Aquellas tardes eran festivas en casa. Al caer de la tarde se regaba aquella parte del jardín donde se ubicaban los preparativos y, ¡qué delicia el olor de la tierra mojada impregnado del aroma de tantas flores y plantas: damas de noche, jazmines, dompedros, hierbabuena, etc. etc.!
En esta madrugada
cuando los años han barrido de mi vida cosas muy queridas, como hago siempre que la amenaza del desaliento se cierne sobre mis días, me refugio en aquel jardín, en aquellas horas que me hicieron feliz en mi infancia, y feliz era en aquellos preparativos que se protagonizaban allí, bajo la luz especial que colocaba mi padre, en la amigable conspiración en torno a la tómbola. Feliz sentada al filo del arríate, bajo la gigantesca fotinia, viendo cómo las salamanquesas se multiplicaban en torno a la luz y a una nube de mosquitos, y los gatos maullaban por los tejados, y las jarras y botijos de agua fresca cundían de mano en mano.

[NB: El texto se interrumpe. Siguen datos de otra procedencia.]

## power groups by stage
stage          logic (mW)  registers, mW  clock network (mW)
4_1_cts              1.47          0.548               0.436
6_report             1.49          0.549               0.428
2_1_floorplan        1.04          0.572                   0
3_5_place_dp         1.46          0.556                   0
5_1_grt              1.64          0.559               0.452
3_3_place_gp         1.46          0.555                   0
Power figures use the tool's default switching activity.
File: src/common/uart_axi_pkg.sv
`default_nettype none

package uart_axi_pkg;

	// register window on the bus
	localparam logic [31:0] UART_BASE_ADDR = 32'h2000_0000;
	localparam logic [31:0] UART_ADDR_MASK = 32'h0000_000F; // offset bits inside the window

	// word offsets
	localparam logic [3:0] OFS_CTRL   = 4'h0; // read / write
	localparam logic [3:0] OFS_STATUS = 4'h4; // read only
	localparam logic [3:0] OFS_RDATA  = 4'h8; // read pops rx byte
	localparam logic [3:0] OFS_WDATA  = 4'hC; // write pushes tx byte

	// bytes per buffer, power of two
	localparam int DEFAULT_FIFO_DEPTH = 32;

	// control word as seen on the bus
	typedef struct packed {
		logic [15:0] baud_div;
		logic [13:0] reserved; // no function, reads back as written
		logic        rx_en;
		logic        tx_en;
	} ctrl_reg_t;

	// reset value 4'b1010, both buffers empty
	typedef struct packed {
		logic rx_empty;
		logic rx_full;
		logic tx_empty;
		logic tx_full;
	} uart_status_t;

	// one accepted bus access, slave to register file
	// a read and a write can share an edge, so each side has its own offset
	typedef struct packed {
		logic        wr;        // write in window
		logic        rd;        // read in window
		logic [3:0]  offset;    // write offset
		logic [3:0]  rd_offset; // read offset
		logic [31:0] wdata;
		logic [3:0]  strb;
	} reg_req_t;

endpackage

`default_nettype wire
File: src/hdl/uart_axi_top.sv
`timescale 1ns/1ns
`default_nettype none

module uart_axi_top import uart_axi_pkg::*; #(
	parameter int FIFO_DEPTH = DEFAULT_FIFO_DEPTH
) (
	input  logic        s_axi_aclk_i,
	input  logic        s_axi_aresetn_i,
	// write side
	input  logic [31:0] s_axi_awaddr_i,
	input  logic        s_axi_awvalid_i,
	output logic        s_axi_awready_o,
	input  logic [31:0] s_axi_wdata_i,
	input  logic [3:0]  s_axi_wstrb_i,
	input  logic        s_axi_wvalid_i,
	output logic        s_axi_wready_o,
	output logic        s_axi_bvalid_o,
	input  logic        s_axi_bready_i,
	// read side
	input  logic [31:0] s_axi_araddr_i,
	input  logic        s_axi_arvalid_i,
	output logic        s_axi_arready_o,
	output logic [31:0] s_axi_rdata_o,
	output logic        s_axi_rvalid_o,
	input  logic        s_axi_rready_i,
	// serializer
	input  logic        t_done_i,
	input  logic        r_done_i,
	input  logic [7:0]  rx_i,
	output logic        tx_en_o,
	output logic        rx_en_o,
	output logic [7:0]  tx_o,
	output logic [15:0] baud_div_o
);

	reg_req_t    req;
	logic [31:0] rd_word; // read word for the current request

	logic       tx_push;
	logic       tx_pop;
	logic [7:0] tx_din;
	logic [7:0] tx_head;
	logic       tx_full;
	logic       tx_empty;

	logic       rx_push;
	logic       rx_pop;
	logic [7:0] rx_din;
	logic [7:0] rx_head;
	logic       rx_full;
	logic       rx_empty;

	axi_lite_slave u_slave (
		.s_axi_aclk_i    (s_axi_aclk_i),
		.s_axi_aresetn_i (s_axi_aresetn_i),
		.s_axi_awaddr_i  (s_axi_awaddr_i),
		.s_axi_awvalid_i (s_axi_awvalid_i),
		.s_axi_awready_o (s_axi_awready_o),
		.s_axi_wdata_i   (s_axi_wdata_i),
		.s_axi_wstrb_i   (s_axi_wstrb_i),
		.s_axi_wvalid_i  (s_axi_wvalid_i),
		.s_axi_wready_o  (s_axi_wready_o),
		.s_axi_bvalid_o  (s_axi_bvalid_o),
		.s_axi_bready_i  (s_axi_bready_i),
		.s_axi_araddr_i  (s_axi_araddr_i),
		.s_axi_arvalid_i (s_axi_arvalid_i),
		.s_axi_arready_o (s_axi_arready_o),
		.s_axi_rdata_o   (s_axi_rdata_o),
		.s_axi_rvalid_o  (s_axi_rvalid_o),
		.s_axi_rready_i  (s_axi_rready_i),
		.req_o           (req),
		.rdata_i         (rd_word)
	);

	uart_regfile u_regfile (
		.s_axi_aclk_i    (s_axi_aclk_i),
		.s_axi_aresetn_i (s_axi_aresetn_i),
		.req_i           (req),
		.rdata_o         (rd_word),
		.t_done_i        (t_done_i),
		.r_done_i        (r_done_i),
		.rx_i            (rx_i),
		.tx_push_o       (tx_push),
		.tx_pop_o        (tx_pop),
		.tx_din_o        (tx_din),
		.tx_head_i       (tx_head),
		.tx_full_i       (tx_full),
		.tx_empty_i      (tx_empty),
		.rx_push_o       (rx_push),
		.rx_pop_o        (rx_pop),
		.rx_din_o        (rx_din),
		.rx_head_i       (rx_head),
		.rx_full_i       (rx_full),
		.rx_empty_i      (rx_empty),
		.tx_en_o         (tx_en_o),
		.rx_en_o         (rx_en_o),
		.tx_o            (tx_o),
		.baud_div_o      (baud_div_o)
	);

	byte_fifo #(.FIFO_DEPTH(FIFO_DEPTH)) tx_fifo ( // bus to serializer
		.s_axi_aclk_i    (s_axi_aclk_i),
		.s_axi_aresetn_i (s_axi_aresetn_i),
		.push_i          (tx_push),
		.din_i           (tx_din),
		.pop_i           (tx_pop),
		.head_o          (tx_head),
		.full_o          (tx_full),
		.empty_o         (tx_empty)
	);

	byte_fifo #(.FIFO_DEPTH(FIFO_DEPTH)) rx_fifo ( // serializer to bus
		.s_axi_aclk_i    (s_axi_aclk_i),
		.s_axi_aresetn_i (s_axi_aresetn_i),
		.push_i          (rx_push),
		.din_i           (rx_din),
		.pop_i           (rx_pop),
		.head_o          (rx_head),
		.full_o          (rx_full),
		.empty_o         (rx_empty)
	);

endmodule

`default_nettype wire

File: src/hdl/uart_regfile.sv
`timescale 1ns/1ns
`default_nettype none

module uart_regfile import uart_axi_pkg::*; (
	input  logic        s_axi_aclk_i,
	input  logic        s_axi_aresetn_i,
	input  reg_req_t    req_i,
	output logic [31:0] rdata_o,     // for req_i.rd_offset
	input  logic        t_done_i,
	// receive path
	input  logic        r_done_i,
	input  logic [7:0]  rx_i,
	// transmit buffer
	output logic        tx_push_o,
	output logic        tx_pop_o,
	output logic [7:0]  tx_din_o,
	input  logic [7:0]  tx_head_i,
	input  logic        tx_full_i,
	input  logic        tx_empty_i,
	// receive buffer
	output logic        rx_push_o,
	output logic        rx_pop_o,
	output logic [7:0]  rx_din_o,
	input  logic [7:0]  rx_head_i,
	input  logic        rx_full_i,
	input  logic        rx_empty_i,
	// serializer
	output logic        tx_en_o,
	output logic        rx_en_o,
	output logic [7:0]  tx_o,
	output logic [15:0] baud_div_o
);

	ctrl_reg_t    ctrl_q;
	uart_status_t status;
	logic         ctrl_wr;
	logic         wdata_wr;
	logic         rdata_rd;

	assign ctrl_wr  = req_i.wr && (req_i.offset == OFS_CTRL);
	assign wdata_wr = req_i.wr && (req_i.offset == OFS_WDATA);
	assign rdata_rd = req_i.rd && (req_i.rd_offset == OFS_RDATA);

	// byte lanes follow the strobes
	always_ff @(posedge s_axi_aclk_i) begin
		if (!s_axi_aresetn_i) begin
			ctrl_q <= '0;
		end else if (ctrl_wr) begin
			for (int i = 0; i < 4; i++) begin
				if (req_i.strb[i]) begin
					ctrl_q[8*i +: 8] <= req_i.wdata[8*i +: 8];
				end
			end
		end
	end

	// flags come straight from the buffers
	assign status.rx_empty = rx_empty_i;
	assign status.rx_full  = rx_full_i;
	assign status.tx_empty = tx_empty_i;
	assign status.tx_full  = tx_full_i;

	always_comb begin
		case (req_i.rd_offset)
			OFS_CTRL: begin
				rdata_o = ctrl_q;
			end
			OFS_STATUS: begin
				rdata_o = {28'd0, status};
			end
			OFS_RDATA: begin
				rdata_o = rx_empty_i ? 32'd0 : {24'd0, rx_head_i}; // empty reads as zero
			end
			default: begin
				rdata_o = 32'd0; // wdata and unused offsets
			end
		endcase
	end

	// bus side of the buffers
	assign tx_push_o = wdata_wr & ~tx_full_i; // dropped when full
	assign tx_din_o  = req_i.wdata[7:0];
	assign rx_pop_o  = rdata_rd & ~rx_empty_i;

	// serializer side
	assign tx_en_o    = ctrl_q.tx_en & ~tx_empty_i;
	assign tx_pop_o   = t_done_i & tx_en_o; // one byte per done pulse
	assign rx_en_o    = ctrl_q.rx_en & ~rx_full_i;
	assign rx_push_o  = r_done_i & rx_en_o;
	assign rx_din_o   = rx_i;
	assign tx_o       = tx_head_i; // head shown without a copy
	assign baud_div_o = ctrl_q.baud_div;

endmodule

`default_nettype wire

File: src/axi_lite/axi_lite_slave.sv
`timescale 1ns/1ns
`default_nettype none

module axi_lite_slave import uart_axi_pkg::*; (
	input  logic        s_axi_aclk_i,
	input  logic        s_axi_aresetn_i,
	// write address, data and response
	input  logic [31:0] s_axi_awaddr_i,
	input  logic        s_axi_awvalid_i,
	output logic        s_axi_awready_o,
	input  logic [31:0] s_axi_wdata_i,
	input  logic [3:0]  s_axi_wstrb_i,
	input  logic        s_axi_wvalid_i,
	output logic        s_axi_wready_o,
	output logic        s_axi_bvalid_o,
	input  logic        s_axi_bready_i,
	// read address and data
	input  logic [31:0] s_axi_araddr_i,
	input  logic        s_axi_arvalid_i,
	output logic        s_axi_arready_o,
	output logic [31:0] s_axi_rdata_o,
	output logic        s_axi_rvalid_o,
	input  logic        s_axi_rready_i,
	// register file
	output reg_req_t    req_o,
	input  logic [31:0] rdata_i
);

	logic        bus_live; // set one cycle after reset release
	logic        b_pend;   // write response outstanding
	logic        r_pend;   // read response outstanding
	logic [31:0] rdata_q;
	logic        aw_hit;
	logic        ar_hit;
	logic        wr_acc;
	logic        rd_acc;

	// readys drop while a response waits for its ready
	assign s_axi_awready_o = bus_live & ~b_pend;
	assign s_axi_wready_o  = bus_live & ~b_pend;
	assign s_axi_arready_o = bus_live & ~r_pend;

	// address and data must come together
	assign wr_acc = s_axi_awvalid_i & s_axi_wvalid_i & s_axi_awready_o;
	assign rd_acc = s_axi_arvalid_i & s_axi_arready_o;

	// window check on the upper address bits
	assign aw_hit = ((s_axi_awaddr_i & ~UART_ADDR_MASK) == UART_BASE_ADDR);
	assign ar_hit = ((s_axi_araddr_i & ~UART_ADDR_MASK) == UART_BASE_ADDR);

	always_comb begin
		req_o.wr        = wr_acc & aw_hit; // outside the window: response only
		req_o.rd        = rd_acc & ar_hit;
		req_o.offset    = s_axi_awaddr_i[3:0];
		req_o.rd_offset = s_axi_araddr_i[3:0];
		req_o.wdata     = s_axi_wdata_i;
		req_o.strb      = s_axi_wstrb_i;
	end

	always_ff @(posedge s_axi_aclk_i) begin
		if (!s_axi_aresetn_i) begin
			bus_live <= 1'b0;
			b_pend   <= 1'b0;
			r_pend   <= 1'b0;
		end else begin
			bus_live <= 1'b1;
			if (wr_acc) begin
				b_pend <= 1'b1;
			end else if (s_axi_bready_i) begin
				b_pend <= 1'b0; // response taken
			end
			if (rd_acc) begin
				r_pend <= 1'b1;
			end else if (s_axi_rready_i) begin
				r_pend <= 1'b0;
			end
		end
	end

	// read word captured at acceptance, held until rready
	always_ff @(posedge s_axi_aclk_i) begin
		if (rd_acc) begin
			rdata_q <= ar_hit ? rdata_i : 32'd0;
		end
	end

	assign s_axi_bvalid_o = b_pend;
	assign s_axi_rvalid_o = r_pend;
	assign s_axi_rdata_o  = rdata_q;

endmodule

`default_nettype wire

File: src/hdl/byte_fifo.sv
`timescale 1ns/1ns
`default_nettype none

module byte_fifo import uart_axi_pkg::*; #(
	parameter int FIFO_DEPTH = DEFAULT_FIFO_DEPTH // power of two, at least 2
) (
	input  logic       s_axi_aclk_i,
	input  logic       s_axi_aresetn_i,
	input  logic       push_i,
	input  logic [7:0] din_i,
	input  logic       pop_i,
	output logic [7:0] head_o,
	output logic       full_o,
	output logic       empty_o
);

	localparam int AW = $clog2(FIFO_DEPTH);

	logic [7:0]  mem [FIFO_DEPTH];
	logic [AW:0] wr_ptr; // extra msb tells full from empty
	logic [AW:0] rd_ptr;
	logic        push_ok;
	logic        pop_ok;

	assign empty_o = (wr_ptr == rd_ptr);
	assign full_o  = (wr_ptr == {~rd_ptr[AW], rd_ptr[AW-1:0]}); // one lap ahead
	assign push_ok = push_i & ~full_o;
	assign pop_ok  = pop_i & ~empty_o;
	assign head_o  = mem[rd_ptr[AW-1:0]]; // fall-through

	always_ff @(posedge s_axi_aclk_i) begin
		if (push_ok) begin
			mem[wr_ptr[AW-1:0]] <= din_i;
		end
	end

	// push and pop in one cycle are both taken
	always_ff @(posedge s_axi_aclk_i) begin
		if (!s_axi_aresetn_i) begin
			wr_ptr <= '0;
			rd_ptr <= '0;
		end else begin
			if (push_ok) begin
				wr_ptr <= wr_ptr + (AW+1)'(1);
			end
			if (pop_ok) begin
				rd_ptr <= rd_ptr + (AW+1)'(1);
			end
		end
	end

endmodule

`default_nettype wire

File: config.mk
export PLATFORM = sky130hd
export DESIGN_NAME = uart_axi_top
export DESIGN_NICKNAME = d
export VERILOG_FILES = /design/src/common/uart_axi_pkg.sv /design/src/hdl/uart_axi_top.sv /design/src/hdl/uart_regfile.sv /design/src/axi_lite/axi_lite_slave.sv /design/src/hdl/byte_fifo.sv
export SDC_FILE = /design/constraint.sdc
export NUM_CORES = 1
export LEC_CHECK = 0
export BUFFER_PORTS_ARGS = -buffer_cell sky130_fd_sc_hd__buf_2
export CAP_MARGIN = 20
export CORE_MARGIN = 3
export CORE_UTILIZATION = 45
export CTS_CLUSTER_SIZE = 12
export DETAILED_ROUTE_END_ITERATION = 16
export PLACE_DENSITY = 0.63
export SLEW_MARGIN = 20
export SYNTH_ARGS = -nofsm -noshare
export SYNTH_HDL_FRONTEND = slang
export SYNTH_SLANG_ARGS = --single-unit
File: constraint.sdc
create_clock -name s_axi_aclk_i -period 6.3 [get_ports s_axi_aclk_i]
set_clock_uncertainty 0.15 [all_clocks]
set_input_delay 1.26 -clock s_axi_aclk_i [delete_from_list [all_inputs] [get_ports s_axi_aclk_i]]
set_output_delay 1.26 -clock s_axi_aclk_i [all_outputs]
set_load 0.1 [all_outputs]
==> results of run 1 <==
cells in the mapped netlist (4+ instances only):
library cell	count	share of area
mux4_2	132	0.12
xor2_1	13	0.0047
a31oi_1	8	0.0021
buf_4	20	0.0062
buf_2	21	0.0043
nand2_1	60	0.0092
edfxtp_1	544	0.67
nor2b_1	6	0.0015
or3b_2	4	0.0014
nand3_1	48	0.0099
xnor2_1	8	0.0029
o22ai_1	9	0.0023
clkbuf_1	27	0.0042
mux2i_1	27	0.011
o211ai_1	5	0.0015
or3_1	8	0.0021
nand4_1	7	0.0018
a21oi_1	16	0.0033
a22o_1	4	0.0014
buf_6	4	0.0018
ha_1	10	0.0051
mux2_2	18	0.0083
and2_1	26	0.0067
nor4_1	15	0.0039
or4_1	4	0.0012
inv_1	10	0.0015
buf_1	11	0.0017
a221oi_1	4	0.0014
nand2_2	7	0.0018
nand2b_1	4	0.0010
nand3b_1	6	0.0018
dfxtp_1	69	0.057
o21ai_0	12	0.0025
nor2_1	102	0.016
nor3_1	7	0.0014
o21ai_2	32	0.012
a22oi_1	5	0.0015
how the worst max path moves through the flow:
| stage | start | end |
|---|---|---|
| floorplan | u_slave.s_axi_rvalid_o | rx_fifo.rd_ptr[5] |
| global placement | s_axi_awaddr_i[28] | tx_fifo.mem[18][4] |
| detailed placement | register | tx_o[5] |
| CTS | register | tx_o[5] |
| global route | register | tx_o[5] |
| finish | register | tx_o[5] |
logic make-up after synthesis:
kind of cell    Yosys count
simple gates            315
flops                   613
mux                     177
compound gates          114
xor+xnor                 21
buf+inv                  94
fa+ha+maj                10
sequential cells by signal (all words and copies together) (netlist names), named ones only:
name / cells
rx_fifo.mem: 256
tx_fifo.mem: 256
u_slave.s_axi_rdata_o: 32
u_regfile.baud_div_o: 16
u_regfile.ctrl_q: 16
rx_fifo.rd_ptr: 6
rx_fifo.wr_ptr: 6
tx_fifo.rd_ptr: 6
tx_fifo.wr_ptr: 6
u_slave.bus_live: 1
u_slave.s_axi_bvalid_o: 1
u_slave.s_axi_rvalid_o: 1
power breakdown:
group	total [mW]	switching [mW]	internal [mW]
sequential	4.43	0.00375	4.43
clock	3.62	1.49	2.13
combinational	0.222	0.183	0.0392
layer usage:
layer / vias up / wire length [microns] / GRT usage
met3: 87 / 3085 / 0.03865
met1: 6524 / 24030 / 0.2811
met5: - / 0 / 0
met4: 0 / 1058 / 0.04691
li1: 5702 / - / -
met2: 390 / 27460 / 0.3148
tightest hold or removal path, cell delays in order (launching register included):
cell,delay [ns]
dfxtp_1,0.30
nand3_1,0.07
o21ai_2,0.05
cell type report:
class | instances | area, sq um | share of cell area
clock buffer | 99 | 1952 | 0.07027
tap | 688 | 860.8 | 0.03099
multi-input combinational | 637 | 6161 | 0.2218
clock inverter | 12 | 63.81 | 0.002297
timing repair buffer | 189 | 970.9 | 0.03495
sequential | 613 | 17730 | 0.6382
inverter | 11 | 41.29 | 0.001486
==> summary.md, run 1 <==
| Metric | Value |
|---|---|
| Post-DP HPWL | `35,580 microns` |
| Clock Path Buffers | `3` |
| Vias in the first global route | `12.89k` |
| Placed instance area | `0.02576 sq mm` |
| Placement Setup Slack | `1.850 ns` |
| Leak | `8.903 nW` |
| Status | `finished, final reports clean` |
| Worst endpoint required time | `4.89 ns` |
| IO Port Bufs | `179` |
| Global Route Usage Sum | `0.1964` |
| Final worst slack | `1.328 ns` |
| Synthesized area | `0.02436 sq mm` |
| Worst Path Buf+Inv | `2` |
| Largest net degree at the start of global routing | `76` |
| Syn_nets | `1,471` |
| Worst-margin pin slew | `1.080 ns` |
| Starting density of the core | `0.4590` |
| Final WL | `55,630 microns` |
| Nets | `1,645` |
| Cts repair resizes | `0` |
| Top-level I/O count | `180` |
| Max incr delay on CP | `0.84 ns` |
| Minimum clock period | `4.972 ns` |
| CP Cell Sequence | `buf_4 -> mux4_2 -> mux4_2 -> mux2_2 -> buf_2` |
| Area grow syn2layout | `14.02%` |
| Post-Synth Adder-Cell Area | `0.005136` |
| Drt via density | `5.648` |
| Mapped Avg Cell Area | `18.13 sq um` |
| CP arrival | `3.56 ns` |
| TritonRoute pass-1 iters | `5` |
| CTS tree | `done` |
| RSZ-0062 raised after global routing | `false` |
| CP top delay family | `multiplexers` |
| Slowest stage cell, crit path | `dfxtp_4` |
| Setup TNS | `0 ns` |
| CP dominant cell by count | `mux4_2` |
| Worst VDD drop | `0.0002815 V` |
| Crit Reg-Reg Startpoint | `rx_fifo.wr_ptr[2]` |
| Finished Core Util | `0.5234` |
| Pins Over Slew Limit | `0` |
| Crit path kind | `register to output pin` |
| Synth Area in Compound Gates | `0.03441` |
| Largest family of logic cells by synthesized area | `multiplexers` |
| Latest clock arrival within the worst-skew pair | `0.60 ns` |
| Clk sinks | `613` |
| Final RePlAce weighted congestion | `0.8406` |
| PD cells | `297.8 mW/mm^2` |
| R2r endpoint | `rx_fifo.mem[31][7]` |
| CTS Buf Count | `66` |
| Cts hold-fix bufs | `0` |
| FMAX | `0.2011 GHz` |
| Total congestion overflow | `0` |
| Worst reg2reg setup slack | `3.04 ns` |
| Num rows | `84` |
| Post-route insts no fill | `2,249` |
| First-pass GRT wire length | `82,900 microns` |
| Stages on worst setup path | `5` |
| Yosys cell types | `60` |
| Top_reg_cell synth | `edfxtp_1` |
| XOR/XNOR share of the synthesized area | `0.007550` |
| Ys async rst share | `0` |
| Die span in x | `238.7 microns` |
| CP Max Fanout | `39` |
| DIE AREA | `0.05697 sq mm` |
| Hold crit path type | `register to register` |
| Clock transition at the registers of the reported paths | `0.06 ns` |
| Commonest non-fill, non-tap cell in the layout | `edfxtp_1` |
| Die Y-Extent | `238.7 microns` |
| H-tree depth | `3` |
| Antenna-violating nets left | `0` |
| Startpoint types | `register` |
| Number of enable flip-flop cells after synthesis | `544` |
| Final Hold Viols | `0` |
| Hold_sp | `u_regfile.ctrl_q[8]` |
| Vias post-DR | `12.70k` |
| Layout Cell Area excl Fill | `0.02778 sq mm` |
| DRC Markers | `0` |
| Post-synthesis sequential area ratio | `0.7272` |
| Per-cell routed wire length | `24.74 microns` |
| Max Cap Viol | `0` |
| Post-Syn Instances | `1,344` |
| Area of the core | `0.05308 sq mm` |
| # diodes | `0` |
| Worst Hold Endpoint | `u_regfile.ctrl_q[8]` |
| Hold depth | `2` |
| # fillers | `4,197` |
| Hold WS | `0.3156 ns` |
| Layout cells sized above 1 | `0.3062` |
| YS warnings | `0` |
| Antenna violations before repair | `1` |
| FF-to-FF path depth | `5` |
| Final worst-path cycle share | `0.7892` |
| Commonest non-fill, non-tap cells in the layout | `edfxtp_1, buf_2, mux4_2` |
| First DRT Iteration DRCs | `1,027` |
| Post-synthesis simple-gate area fraction | `0.06435` |
| Max_slew headroom | `0.2710` |
| Setup bufs post-CTS | `0` |
| Post-synthesis mux area share | `0.1414` |
| Inst Count DP | `2,138` |
| Final setup viols | `0` |
| Worst setup EP type | `output pin` |
| CTS root buf | `clkbuf_16` |
| Overall Power | `8.272 mW` |
| Yosys reg bits | `613` |
Note: power is estimated with default switching activity, not from simulation.
==> run 2: changes to the inputs <==
--- a/config.mk
+++ b/config.mk
@@ -11,7 +11,7 @@
 export CORE_UTILIZATION = 45
 export CTS_CLUSTER_SIZE = 12
 export DETAILED_ROUTE_END_ITERATION = 16
-export PLACE_DENSITY = 0.63
+export PLACE_DENSITY = 0.66
 export SLEW_MARGIN = 20
 export SYNTH_ARGS = -nofsm -noshare
 export SYNTH_HDL_FRONTEND = slang
==> constraint.sdc (replaced) <==
create_clock -name s_axi_aclk_i -period 4.35 [get_ports s_axi_aclk_i]
set_clock_uncertainty 0.15 [all_clocks]
set_input_delay 0.87 -clock s_axi_aclk_i [delete_from_list [all_inputs] [get_ports s_axi_aclk_i]]
set_output_delay 0.87 -clock s_axi_aclk_i [all_outputs]
set_load 0.1 [all_outputs]
==> run 2 against run 1 <==
Flip-flop and latch count did not move; sequential share of layout area fell by 0.27 points; die area did not move; sequential power rose by 45%; hold slack got worse by 0.0033 ns; global-route usage fell by 0.83 points; via count rose by 1.4%; cell count rose by 1.3%; register-to-register slack got worse by 2.1 ns; highest routed layer unchanged.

No, no fueron tiempos mejores, pero todo estaba teñido con ese color especial que sólo se conoce en la carestía y que precisamente tornaba cualquier pequeño acontecimiento en especial, y se vivía con la ilusión profusa de lo grande, alegre, esperado…
La tómbola se montaba a base de regalos que la gente, según sus posibilidades, donaba a la parroquia, siendo siempre el mayor premio, un jamón que no sé por qué extraña casualidad, aunque puedo adivinarlo ahora, como poderoso reclamo no tocaba hasta el último día de feria.
Y según llegaban los regalos, se comentaban y, a pesar de ser muchos de ellos anónimos, se calculaba, y hasta se adivinaba su pertenencia.
Veo y siento la tómbola como gran atractivo, y mis ojos de niña se extasiaban en aquellas papeletas blancas en las que de tarde en tarde aparecían premios.
Yo os propongo amigos en esta madrugada, que invertamos ilusión en la tómbola de la vida, del día de hoy, al menos. Puede que nos toque el "jamón", y si no, tendremos el mejor premio: el haber participado.